O Pará se destaca no cenário nacional com a liberação do primeiro lote do pagamento do seguro-defeso. No dia 17 de fevereiro, o Ministério do Trabalho e Emprego (MTE) iniciou o repasse deste benefício para 46.893 pescadores artesanais, empenhando R$ 76 milhões nesta etapa inicial.
O auxílio, equivalente a um salário mínimo mensal, é essencial para os pescadores durante os períodos em que a pesca é proibida, podendo ser recebido por até cinco meses.
Pará e Bahia em evidência
Além do Pará, estados como a Bahia também participam desta primeira fase de pagamentos. Contudo, o impacto é mais significativo no Pará, dado o grande número de beneficiários.
O programa busca oferecer estabilidade financeira para aqueles que dependem exclusivamente da pesca artesanal, evitando a sobrepesca e promovendo a sustentabilidade ambiental.
Requisitos para o seguro-defeso
Para receber o seguro-defeso, os pescadores devem cumprir critérios específicos. É necessário ter solicitado o benefício após 1º de novembro de 2025, apresentar o Relatório do Exercício da Atividade Pesqueira (REAP) e ter o Registro Geral da Pesca (RGP) em dia.
Além disso, é imprescindível estar inscrito no Cadastro Único para Programas Sociais (CadÚnico) e residir em municípios abrangidos pelo período de defeso.
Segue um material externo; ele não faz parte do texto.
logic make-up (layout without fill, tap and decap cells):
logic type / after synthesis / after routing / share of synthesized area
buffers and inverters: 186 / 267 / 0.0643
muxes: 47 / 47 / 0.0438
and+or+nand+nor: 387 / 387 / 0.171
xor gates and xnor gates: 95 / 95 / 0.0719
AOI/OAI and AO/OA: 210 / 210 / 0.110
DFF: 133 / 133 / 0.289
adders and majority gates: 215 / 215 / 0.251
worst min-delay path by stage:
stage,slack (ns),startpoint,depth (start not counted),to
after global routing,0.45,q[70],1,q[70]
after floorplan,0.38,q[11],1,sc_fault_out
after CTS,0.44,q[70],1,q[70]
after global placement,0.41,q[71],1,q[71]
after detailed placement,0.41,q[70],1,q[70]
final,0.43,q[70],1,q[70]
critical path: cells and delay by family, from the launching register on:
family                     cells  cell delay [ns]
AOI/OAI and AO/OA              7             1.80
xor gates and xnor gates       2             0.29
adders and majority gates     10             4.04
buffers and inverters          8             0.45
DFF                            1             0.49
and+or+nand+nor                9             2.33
File: config.mk
export PLATFORM = sky130hd
export DESIGN_NAME = cpu8_instruction_decode_tail
export DESIGN_NICKNAME = d
export VERILOG_FILES = /design/src/hdl/cpu8_pkg.sv /design/src/hdl/cpu8_instruction_decode_tail.sv /design/src/hdl/ea_calc.sv
export VERILOG_INCLUDE_DIRS = /design/src /design/src/hdl
export SDC_FILE = /design/constraint.sdc
export NUM_CORES = 1
export LEC_CHECK = 0
export ABC_CLOCK_PERIOD_IN_PS = 15500
export BUFFER_PORTS_ARGS = -buffer_cell sky130_fd_sc_hd__buf_2
export CORE_AREA = 2 2 129 224
export DETAILED_ROUTE_END_ITERATION = 10
export DIE_AREA = 0 0 131 226
export GPL_TIMING_DRIVEN = 0
export PLACE_DENSITY = 0.67
export REMOVE_ABC_BUFFERS = 1
export SYNTH_ARGS = -nofsm -noshare
export SYNTH_HDL_FRONTEND = slang
export SYNTH_HIERARCHICAL = 1
export SYNTH_SLANG_ARGS = --single-unit
File: constraint.sdc
create_clock -name clk -period 15.5 [get_ports clk]
set_clock_uncertainty 0.2 [all_clocks]
set_input_delay 0.775 -clock clk [delete_from_list [all_inputs] [get_ports clk]]
set_output_delay 0.775 -clock clk [all_outputs]
set_load 0.01 [all_outputs]
File: src/hdl/cpu8_consts.svh
`ifndef CPU8_CONSTS_SVH
`define CPU8_CONSTS_SVH
`define OP_RET_INT    8'h80
`define OP_RTS        8'h81
`define OP_DBG_ENTRY  8'h82
`define OP_SOFT_TRAP  8'h83
`define OP_WAIT       8'h8f
`define OP_IDX_TO_SP  8'h94
`define OP_SP_TO_IDX  8'h95
`define OP_PREFIX     8'h9e
`define OP_BRA        8'h20
`define OP_CBEQ_IX1P  8'h61
`define OP_CBEQ_IXP   8'h71
`define OP_LDA_DIR    8'hb6
`define OP_STA_DIR    8'hb7
`define OP_LDA_IX2    8'hd6
`define OP_LDA_IX1    8'he6
`define OP_LDA_IX     8'hf6
`define OP_BIT_GRP    4'h1
`define VEC_PAGE      8'hff
`define VEC_RESET     8'hfe
`define VEC_TRAP      8'hfc
`define VEC_IRQ       8'hfa
`define INT_VEC_STEP  4'h5
`define SP_RESET      16'h00ff
`define FLAGS_RESET   8'h68
`define FLAGS_FIXED   8'h60
`define FLAG_V        7
`define FLAG_I        3
`define FLAG_N        2
`define FLAG_Z        1
`define ONE16         16'h0001
`define ZERO16        16'h0000
`define ZERO8         8'h00
`endif

File: src/hdl/cpu8_pkg.sv
package cpu8_pkg;
    typedef enum logic [2:0] {
        st_fetch = 3'b000,
        st_exec  = 3'b001,
        st_intr  = 3'b010,
        st_halt  = 3'b011,
        st_debug = 3'b100
    } seq_state_e;

    typedef enum logic [2:0] {
        cyc_free   = 3'b000,
        cyc_prog   = 3'b001,
        cyc_read   = 3'b010,
        cyc_write  = 3'b011,
        cyc_push   = 3'b100,
        cyc_pop    = 3'b101,
        cyc_vector = 3'b110
    } bus_cycle_e;

    typedef enum logic [1:0] {
        ea_direct    = 2'b00,
        ea_index_off = 2'b01,
        ea_stack_off = 2'b10,
        ea_pc_rel    = 2'b11
    } ea_mode_e;

    typedef struct packed {
        logic [15:0] addr;
        logic [7:0]  wdata;
        logic        rd;
        logic        wr;
        bus_cycle_e  kind;
    } bus_req_s;

    typedef struct packed {
        logic [7:0]  a;
        logic [15:0] hx;
        logic [15:0] sp;
        logic [15:0] pc;
        logic [7:0]  flags;
    } cpu_regs_s;
endpackage : cpu8_pkg
==> config.mk <==
export PLATFORM = sky130hd
export DESIGN_NAME = session_context_decoder
export DESIGN_NICKNAME = d
export VERILOG_FILES = /design/src/session_context_decoder.v
export VERILOG_INCLUDE_DIRS = /design/src
export SDC_FILE = /design/constraint.sdc
export NUM_CORES = 2
export LEC_CHECK = 0
export BUFFER_PORTS_ARGS = -buffer_cell sky130_fd_sc_hd__buf_2
export CORE_AREA = 2 2 687 689
export CTS_BUF_LIST = sky130_fd_sc_hd__clkbuf_2
export CTS_CLUSTER_SIZE = 24
export DETAILED_ROUTE_END_ITERATION = 7
export DIE_AREA = 0 0 689 691
export SLEW_MARGIN = 20
export SYNTH_ARGS = -nofsm -noshare
export SYNTH_HDL_FRONTEND = slang
export SYNTH_SLANG_ARGS = --single-unit
==> constraint.sdc <==
create_clock -name i_clock -period 6.6 [get_ports i_clock]
set_input_delay 0.33 -clock i_clock [delete_from_list [all_inputs] [get_ports i_clock]]
set_output_delay 0.33 -clock i_clock [all_outputs]
set_load 0.02 [all_outputs]
==> src/session_context_defines.vh <==
// Context layout, control word fields and encodings for the session context decoder.
`ifndef SESSION_CONTEXT_DEFINES_VH
`define SESSION_CONTEXT_DEFINES_VH

`define CTX_CTRL_WORD       6'd0
`define CTX_MAC_KEY_BASE    6'd1
`define CTX_CIPHER_KEY_BASE 6'd9
`define CTX_MAC_IV_BASE     6'd17
`define CTX_CIPHER_IV_BASE  6'd25
`define CTX_WORDS           6'd29

`define CW_VERIFY           29
`define CW_MAC_ONLY         27
`define CW_OR_ENABLE        26
`define CW_TRUNCATED        25
`define CW_KEEP_HASH        24
`define CW_RELOAD_KEYS      23
`define CW_TAKE_VECTOR      22
`define CW_FIRST_BLOCK      21
`define CW_OUTGOING         20
`define CW_PRIM_HI          16
`define CW_PRIM_LO          10
`define CW_DIRECTION        9
`define CW_KEYLEN_HI        8
`define CW_KEYLEN_LO        7
`define CW_COMBINE_HI       6
`define CW_COMBINE_LO       4
`define CW_CHAIN_HI         3
`define CW_CHAIN_LO         0
`define CW_RESERVED_MASK    32'hD00E_0000

`define PRIM_HMAC           6
`define PRIM_SHA256         5
`define PRIM_SHA1           4
`define PRIM_MD5            3
`define PRIM_AES            2
`define PRIM_TDES           1
`define PRIM_DES            0

`define KEYLEN_128          2'h0
`define KEYLEN_192          2'h1
`define KEYLEN_256          2'h2
`define KEYLEN_RSVD         2'h3

`define COMBINE_SINGLE      3'h0
`define COMBINE_PIPE        3'h5
`define COMBINE_PARALLEL    3'h7

`define CHAIN_AES_CTR       4'hD
`define CHAIN_AES_GCM       4'hE
`define CHAIN_RSVD          4'hF
`define CHAIN_AES_FIRST     4'h8

`define TRUNC_RESULT_WORDS  4'h3
`define RESULT_WORDS_MAX    4'h8

`endif

==> src/session_context_decoder.v <==
// Session context fetcher, control word decoder and result poster.
`timescale 1ns/1ps
`include "session_context_defines.vh"
// What this block does
// - Take all settings from the security context.
// - Fetch only context words the flow needs.
// - Bit 27 computes check value, suppresses output.
// - Bit 26 ORs control bits into status.
// - Bit 25 truncates SHA-1 HMAC to three words.
// - Bit 24 saves intermediate hash result.
// - Bit 23 reloads cipher and MAC keys.
// - Bit 22 loads vector, else chained vector.
// - Bit 21 marks the first block.
// - Bit 20 gives flow direction, one outgoing.
// - Bits 16-10 pick primitives, one bit each.
// - Bit 9 one encrypts, zero decrypts.
// - Bits 8-7 select 128, 192, 256 key.
// - Key length only changes bits used.
// - Bits 6-4 select combined operation mode.
// - Bits 3-0 select cipher chaining mode.
// - Counter mode uses a 32-bit counter only.
// - Vector words are big-endian, high word first.
// - Hash results written big-endian at pointer.
// - Fetch context only when descriptor requests it.
// - Post results at the result pointer.
module session_context_decoder #(
  parameter AW = 32
) (
  input  wire          i_clock,
  input  wire          i_rst_b,
  input  wire          i_packet_start,
  input  wire          i_session_fetch_request,
  input  wire [AW-1:0] i_context_pointer,
  input  wire [AW-1:0] i_result_post_pointer,
  input  wire [31:0]   i_status_value,
  output reg           o_mem_rd_req,
  output reg  [AW-1:0] o_mem_rd_addr,
  input  wire          i_mem_rd_valid,
  input  wire [31:0]   i_mem_rd_data,
  input  wire          i_result_valid,
  input  wire [255:0]  i_result_data,
  input  wire [3:0]    i_result_words,
  output wire          o_result_ready,
  output reg           o_mem_wr_req,
  output reg  [AW-1:0] o_mem_wr_addr,
  output reg  [31:0]   o_mem_wr_data,
  input  wire          i_mem_wr_ack,
  output reg           o_context_ready,
  output wire          o_busy,
  output reg  [31:0]   o_session_control_word,
  output reg  [255:0]  o_mac_key_words,
  output reg  [255:0]  o_cipher_key_words,
  output reg  [255:0]  o_mac_init_vector_words,
  output reg  [127:0]  o_cipher_init_vector_words,
  output reg  [255:0]  o_cipher_key_used,
  output reg  [31:0]   o_status_merged,
  output wire [6:0]    o_primitive_select,
  output wire          o_cipher_direction,
  output wire [1:0]    o_key_length_select,
  output wire [2:0]    o_combined_operation_mode,
  output wire [3:0]    o_cipher_chaining_mode,
  output wire          o_mac_only,
  output wire          o_truncated_mac_result,
  output wire          o_keep_intermediate_hash,
  output wire          o_reload_keys,
  output wire          o_take_vector_from_session,
  output wire          o_first_block_marker,
  output wire          o_outgoing_flow,
  output wire          o_counter_32bit,
  output wire          o_config_error,
  output reg           o_result_done
);

  localparam ST_IDLE  = 3'd0;
  localparam ST_CTRL  = 3'd1;
  localparam ST_BODY  = 3'd2;
  localparam ST_READY = 3'd3;
  localparam ST_POST  = 3'd4;

  reg [2:0]    state_q;
  reg [5:0]    word_q;
  reg [AW-1:0] base_q;
  reg [AW-1:0] post_q;
  reg [255:0]  result_q;
  reg [3:0]    post_left_q;
  reg [31:0]   ctrl_q;
  reg [5:0]    next_word;
  reg [255:0]  key_mask;
  reg          need_keys;
  reg          need_civ;
  reg          need_miv;
  wire [5:0]   rd_word;

  // Current control word: the freshly fetched one while the body is fetched.
  always @* ctrl_q = o_session_control_word;

  assign o_primitive_select         = ctrl_q[`CW_PRIM_HI:`CW_PRIM_LO];
  assign o_cipher_direction         = ctrl_q[`CW_DIRECTION];
  assign o_key_length_select        = ctrl_q[`CW_KEYLEN_HI:`CW_KEYLEN_LO];
  assign o_combined_operation_mode  = ctrl_q[`CW_COMBINE_HI:`CW_COMBINE_LO];
  assign o_cipher_chaining_mode     = ctrl_q[`CW_CHAIN_HI:`CW_CHAIN_LO];
  assign o_mac_only                 = ctrl_q[`CW_MAC_ONLY];
  assign o_keep_intermediate_hash   = ctrl_q[`CW_KEEP_HASH];
  assign o_reload_keys              = ctrl_q[`CW_RELOAD_KEYS];
  assign o_take_vector_from_session = ctrl_q[`CW_TAKE_VECTOR];
  assign o_first_block_marker       = ctrl_q[`CW_FIRST_BLOCK];
  assign o_outgoing_flow            = ctrl_q[`CW_OUTGOING];
  // Truncation applies to keyed SHA-1 only; flows without both HMAC and SHA-1 selected ignore the bit.
  assign o_truncated_mac_result = ctrl_q[`CW_TRUNCATED] & ctrl_q[`CW_PRIM_LO + `PRIM_HMAC]
                                  & ctrl_q[`CW_PRIM_LO + `PRIM_SHA1];
  assign o_counter_32bit = ctrl_q[`CW_PRIM_LO + `PRIM_AES]
                           & (o_cipher_chaining_mode == `CHAIN_AES_CTR);
  // Flags software mistakes; the engine does not police them further.
  assign o_config_error = ((ctrl_q & `CW_RESERVED_MASK) != 32'h0000_0000)
                          | ctrl_q[`CW_VERIFY]
                          | (o_key_length_select == `KEYLEN_RSVD)
                          | (o_cipher_chaining_mode == `CHAIN_RSVD)
                          | ((o_combined_operation_mode != `COMBINE_SINGLE)
                             & (o_combined_operation_mode != `COMBINE_PIPE)
                             & (o_combined_operation_mode != `COMBINE_PARALLEL));

  assign o_busy         = (state_q != ST_IDLE) & (state_q != ST_READY);
  assign o_result_ready = (state_q == ST_READY);

  // Which context areas this flow needs.
  always @* begin
    need_keys = ctrl_q[`CW_RELOAD_KEYS];
    need_civ  = ctrl_q[`CW_TAKE_VECTOR]
                & (|ctrl_q[`CW_PRIM_LO + `PRIM_AES:`CW_PRIM_LO + `PRIM_DES]);
    need_miv  = ctrl_q[`CW_TAKE_VECTOR]
                & (|ctrl_q[`CW_PRIM_HI:`CW_PRIM_LO + `PRIM_MD5]);
  end

  // Next needed word after word_q, or the end marker.
  always @* begin
    next_word = word_q + 6'd1;
    if (next_word < `CTX_CIPHER_KEY_BASE && !(need_keys && (|ctrl_q[`CW_PRIM_HI:`CW_PRIM_LO
        + `PRIM_MD5])))
      next_word = `CTX_CIPHER_KEY_BASE;
    if (next_word >= `CTX_CIPHER_KEY_BASE && next_word < `CTX_MAC_IV_BASE
        && !(need_keys && (|ctrl_q[`CW_PRIM_LO + `PRIM_AES:`CW_PRIM_LO + `PRIM_DES])))
      next_word = `CTX_MAC_IV_BASE;
    if (next_word >= `CTX_MAC_IV_BASE && next_word < `CTX_CIPHER_IV_BASE && !need_miv)
      next_word = `CTX_CIPHER_IV_BASE;
    if (next_word >= `CTX_CIPHER_IV_BASE && next_word < `CTX_WORDS && !need_civ)
      next_word = `CTX_WORDS;
  end

  // Key length only narrows the bits used; storage keeps full width.
  always @* begin
    case (o_key_length_select)
      `KEYLEN_192: key_mask = {{192{1'b1}}, 64'h0000_0000_0000_0000};
      `KEYLEN_256: key_mask = {256{1'b1}};
      default:     key_mask = {{128{1'b1}}, 128'h0};
    endcase
    o_cipher_key_used = o_cipher_key_words & key_mask;
  end

  assign rd_word = word_q;

  always @(posedge i_clock or negedge i_rst_b) begin
    if (!i_rst_b) begin
      state_q                    <= ST_IDLE;
      word_q                     <= 6'd0;
      base_q                     <= {AW{1'b0}};
      post_q                     <= {AW{1'b0}};
      result_q                   <= 256'h0;
      post_left_q                <= 4'h0;
      o_mem_rd_req               <= 1'b0;
      o_mem_rd_addr              <= {AW{1'b0}};
      o_mem_wr_req               <= 1'b0;
      o_mem_wr_addr              <= {AW{1'b0}};
      o_mem_wr_data              <= 32'h0000_0000;
      o_context_ready            <= 1'b0;
      o_session_control_word     <= 32'h0000_0000;
      o_mac_key_words            <= 256'h0;
      o_cipher_key_words         <= 256'h0;
      o_mac_init_vector_words    <= 256'h0;
      o_cipher_init_vector_words <= 128'h0;
      o_status_merged            <= 32'h0000_0000;
      o_result_done              <= 1'b0;
    end else begin
      o_result_done <= 1'b0;
      // Status view follows the OR option continuously.
      o_status_merged <= ctrl_q[`CW_OR_ENABLE] ? (i_status_value | ctrl_q)
                                               : i_status_value;
      case (state_q)
        ST_IDLE, ST_READY: begin
          if (i_packet_start) begin
            if (i_session_fetch_request) begin
              base_q          <= i_context_pointer;
              word_q          <= `CTX_CTRL_WORD;
              o_mem_rd_addr   <= i_context_pointer;
              o_mem_rd_req    <= 1'b1;
              o_context_ready <= 1'b0;
              state_q         <= ST_CTRL;
            end else begin
              o_context_ready <= 1'b1;
              state_q         <= ST_READY;
            end
            post_q <= i_result_post_pointer;
          end else if (state_q == ST_READY && i_result_valid) begin
            result_q    <= i_result_data;
            post_left_q <= o_truncated_mac_result ? `TRUNC_RESULT_WORDS
                         : ((i_result_words > `RESULT_WORDS_MAX) ? `RESULT_WORDS_MAX
                                                                 : i_result_words);
            o_mem_wr_req  <= 1'b1;
            o_mem_wr_addr <= post_q;
            o_mem_wr_data <= i_result_data[255:224];
            state_q       <= ST_POST;
          end
        end
        ST_CTRL: begin
          if (i_mem_rd_valid) begin
            o_session_control_word <= i_mem_rd_data;
            state_q                <= ST_BODY;
            o_mem_rd_req           <= 1'b0;
          end
        end
        ST_BODY: begin
          // Skip decision uses the control word stored last cycle.
          if (!o_mem_rd_req || i_mem_rd_valid) begin
            if (o_mem_rd_req) begin
              if (rd_word < `CTX_CIPHER_KEY_BASE)
                o_mac_key_words[(8 - (rd_word - `CTX_MAC_KEY_BASE)) * 32 - 1 -: 32]
                  <= i_mem_rd_data;
              else if (rd_word < `CTX_MAC_IV_BASE)
                o_cipher_key_words[(8 - (rd_word - `CTX_CIPHER_KEY_BASE)) * 32 - 1 -: 32]
                  <= i_mem_rd_data;
              else if (rd_word < `CTX_CIPHER_IV_BASE)
                o_mac_init_vector_words[(8 - (rd_word - `CTX_MAC_IV_BASE)) * 32 - 1 -: 32]
                  <= i_mem_rd_data;
              else
                o_cipher_init_vector_words[(4 - (rd_word - `CTX_CIPHER_IV_BASE)) * 32 - 1 -: 32]
                  <= i_mem_rd_data;
            end
            if (next_word >= `CTX_WORDS) begin
              o_mem_rd_req    <= 1'b0;
              o_context_ready <= 1'b1;
              state_q         <= ST_READY;
            end else begin
              word_q        <= next_word;
              o_mem_rd_addr <= base_q + {{(AW-8){1'b0}}, next_word, 2'b00};
              o_mem_rd_req  <= 1'b1;
            end
          end
        end
        ST_POST: begin
          if (i_mem_wr_ack) begin
            if (post_left_q <= 4'h1) begin
              o_mem_wr_req  <= 1'b0;
              o_result_done <= 1'b1;
              state_q       <= ST_READY;
            end else begin
              post_left_q   <= post_left_q - 4'h1;
              result_q      <= {result_q[223:0], 32'h0000_0000};
              o_mem_wr_addr <= o_mem_wr_addr + {{(AW-3){1'b0}}, 3'b100};
              o_mem_wr_data <= result_q[223:192];
            end
          end
        end
        default: state_q <= ST_IDLE;
      endcase
    end
  end

endmodule // session_context_decoder

==> metrics.md <==
| Metric | Value |
|---|---|
| Number of H-tree levels | 5 |
| Placed cell area | 0.0727 mm² |
| Power density over the cells | 410 mW/mm² |
| CP bufs+invs | 3 |
| Ys flop type | dfrtp_1 |
| Critical R2R Launch | o_session_control_word[13]$_DFFE_PN0P_ |
| Unique masters post-synth | 84 |
| Top cells by area, synth | dfrtp_1 (59%), mux2_2 (9.6%), nand2_1 (8.0%) |
| Synth cell count leaders | dfrtp_1 (1361), nand2_1 (1226), o21ai_0 (532) |
| Hold Fails Final Rpt | 0 |
| Post-DR wirelength/cell | 31.1 µm |
| Final Util | 19.7% |
| CP Data Arrival Time | 8.13 ns |
| Post-Syn Area per Cell | 10.6 µm² |
| Required @ worst endpoint | 8.36 ns |
| Post-CTS Setup Inserts | 0 |
| Final Power | 37.9 mW |
| Residual DRC | 1 |
| Slew Limit Fails | 0 |
| Asr flop ratio synth | 100% |
| Max Clock Skew | 0.385 ns |
| Routed Antenna Nets | 0 |
| Rows | 252 |
| Mapped Cells | 5421 |
| CTS tree | done |
| DP Wirelength | 335 mm |
| Die ar. | 0.476 mm² |
| Critical path, cell by cell | or4_1, a222oi_1, nand3_1, or3b_1, a21oi_1, nor2_1, nand2_1, ha_1, inv_1, fa_1, nor2b_1, o21ai_0, a21boi_1, o21ai_1, a21oi_1, o31ai_1, dlygate4sd3_1, mux2_1, dlygate4sd3_1 |
| CTS Root Cell | clkbuf_2 |
| Worst-Skew Late Latency | 2.31 ns |
| Slew HR | 14.2% |
| Global-route wire length before repair | 606 mm |
| Critical path type | register to register |
| Yosys top cell by area | dfrtp_1 |
| GRT Overall Usage | 19.3% |
| Delay-heaviest family, CP | simple AND/OR/NAND/NOR gates |
| Initial antenna violation count | 151 |
| Reg2reg end | o_mem_rd_addr[8]$_DFFE_PN0P_ |
| Critical path startpoint category | register |
| MaxCap Viol Count | 0 |
| Final hold slack | 0.261 ns |
| CP max-delay cell | or4_1 |
| CTS sink count | 1361 |
| Detailed Route WL | 476 mm |
| Io pins | 1739 |
| Post-layout min period | 6.38 ns |
| Top-count cell post-synth | dfrtp_1 |
| Maximum VDD drop | 0.000352 V |
| CORE AREA | 0.469 mm² |
| Storage element area | 0.0341 mm² |
| Horiz. Die Dim | 689 µm |
| Period utilization | 96.6% |
| CP max stage delay | 0.73 ns |
| Fin Setup TNS | 0 ns |
| Final instance area | 0.0926 mm² |
| CP Capture Type | register |
| Crit-path max FO | 7 |
| Worst Max-Slew Pin Slew | 1.29 ns |
| PortBufs | 1738 |
| Flop-to-flop setup slack | 0.22 ns |
| Final nets | 9123 |
| Layout cells sized above 1 | 34.3% |
| Starting Density | 12.3% |
| Multi-input gate area | 0.0208 mm² |
| Mapped cell area | 0.0576 mm² |
| Min-Delay Path Class | input port to register |
| Clock transition time at the flip-flop clock pins of the worst setup and hold paths | 0.11 ns |
| Hold EP | o_session_control_word[22]$_DFFE_PN0P_ |
| Via density | 3.99 |
| Failing checks | DRC |
| Synthesized flop and latch total | 1361 |
| HP Start | i_mem_rd_data[22] |
| Die Ht | 691 µm |
| Synth Warn # | 0 |
| Vias in the first global route | 61000 |
| # setup viols final | 0 |
| Pin count of the biggest net entering global routing | 181 |
| GRT overflow | 0 |
| Lkg Pwr | 44.9 nW |
| Vias post-DR | 61100 |
| Seq/Total Area, Yosys | 59.2% |
| WHS Path Cells | 5 |
| Reg2reg path depth | 19 |
| Fill cells | 51000 |
| Starting DRT DRC Count | 6266 |
| Drt pass-1 iters | 7 |
| CTS Buffer Depth | 4 |
| Post-synth EDFFs | 0 |
| Achievable frequency | 157 MHz |
| Area grow syn2layout | 60.9% |
| Status | complete, but fails checks |
| Synthesized net count | 5831 |
| RSZ-0062 raised after global routing | false |
| Routability cong. | 0.928 |
| Synth top area share | 59.2% |
| Num CTS Buffers | 385 |
-- registers in the layout, indices dropped and copies added, names as in the netlist, 128 cells and up --
register,cells
o_mac_key_words,256
o_cipher_key_words,256
o_cipher_init_vector_words,128
o_mac_init_vector_words,256
result_q,224
-- power breakdown --
| group | switching [mW] | total (mW) | internal [mW] |
|---|---|---|---|
| clock | 4.43 | 6.89 | 2.45 |
| sequential | 2.22 | 12.7 | 10.5 |
| combinational | 12.2 | 18.4 | 6.22 |
| total | 18.8 | 37.9 | 19.1 |
-- layout by cell type (no fill, tap or decap), types with 37 or more instances in the layout --
cell type and instances:
a21o_1 37, a21oi_1 69, a31oi_1 237, and2_1 94, buf_2 1726, buf_4 129, clkbuf_2 560, clkinv_1 62
dfrtp_1 1359, diode_2 101, dlygate4sd3_1 1560, mux2_2 490, nand2_1 1221, nand3_1 49, nor2_1 293, nor2b_1 61
o21ai_0 530
-- kinds of logic (layout without fill, tap and decap cells) --
logic type                 Yosys count  count (layout)  share of synthesized area (%)
and+or+nand+nor                   1862            1862                           13.7
adders and majority gates           15              15                          0.339
xor gates and xnor gates            49              49                          0.795
muxes                              552             552                           11.0
AOI/OAI and AO/OA                  993             993                           10.0
buffers and inverters              589            4157                           5.08
other                                0             101                              0
DFF                               1361            1361                           59.2
-- timing repair --
action,in CTS,in global routing
endpoints found under the hold margin,2720,0
hold buffers,1587,0
endpoints found under the setup margin,0,2
resized for setup,0,4
-- cell type report --
| type | count | area share, % |
|---|---|---|
| Multi-Input combinational cell | 3471 | 22.5 |
| Sequential cell | 1361 | 36.8 |
| Antenna cell | 101 | 0.273 |
| Tap cell | 6223 | 8.41 |
| Timing Repair Buffer | 3456 | 28.2 |
| Inverter | 38 | 0.154 |
| Clock buffer | 560 | 3.03 |
| Clock inverter | 103 | 0.678 |
-- worst max-delay path by stage --
stage / start / end / slack (ns) / cells after the start
floorplan: rd_word[0]$_DFFE_PN0P_ / o_mem_rd_addr[22]$_DFFE_PN0P_ / 1.53 / 23
CTS: o_session_control_word[13]$_DFFE_PN0P_ / o_mem_rd_addr[8]$_DFFE_PN0P_ / 0.34 / 19
detailed placement: o_session_control_word[13]$_DFFE_PN0P_ / o_mem_rd_addr[22]$_DFFE_PN0P_ / 0.78 / 18
global placement: o_session_control_word[13]$_DFFE_PN0P_ / o_mem_rd_addr[22]$_DFFE_PN0P_ / 0.63 / 18
global route: o_session_control_word[14]$_DFFE_PN0P_ / o_mem_rd_addr[8]$_DFFE_PN0P_ / 0.03 / 19
finish: o_session_control_word[13]$_DFFE_PN0P_ / o_mem_rd_addr[8]$_DFFE_PN0P_ / 0.22 / 19
-- routing by layer --
metal	GRT usage [%]	part of all wire, %
met2	29.3	43
met1	21.9	38
met4	11.6	7.2
met5	0.839	0.15
met3	8.93	12
-- worst reg2reg max path: cells and delay by family (launching register included) --
kind / cells / cell delay [ns]
AOI/OAI and AO/OA: 7 / 1.66
adders and majority gates: 2 / 0.62
buffers and inverters: 3 / 1.23
DFF: 1 / 0.47
muxes: 1 / 0.30
and+or+nand+nor: 6 / 1.82
-- through the flow --
| stage | cells | setup WS (ns) |
|---|---|---|
| finish | 15300 | 0.225 |
| global route | 15300 | 0.0272 |
| CTS | 15200 | 0.337 |
| detailed placement | 13000 | 0.781 |
| global placement | 13000 | 0.626 |
| floorplan | 5421 | 1.53 |
Note: power is estimated with default switching activity, not from simulation.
Situações que requerem regularização
Alguns pescadores não foram incluídos neste primeiro lote devido à falta de documentação solicitada, como o REAP. Esses profissionais precisam regularizar suas situações perante o Ministério da Pesca e Aquicultura para serem considerados em futuras análises.
Pescadores com vínculo empregatício ativo ou que recebam outros benefícios assistenciais também não são elegíveis.
Com o andamento dos pagamentos, espera-se que novos lotes sejam liberados nas próximas semanas, ampliando o alcance do benefício para mais pescadores que aguardam essa ajuda.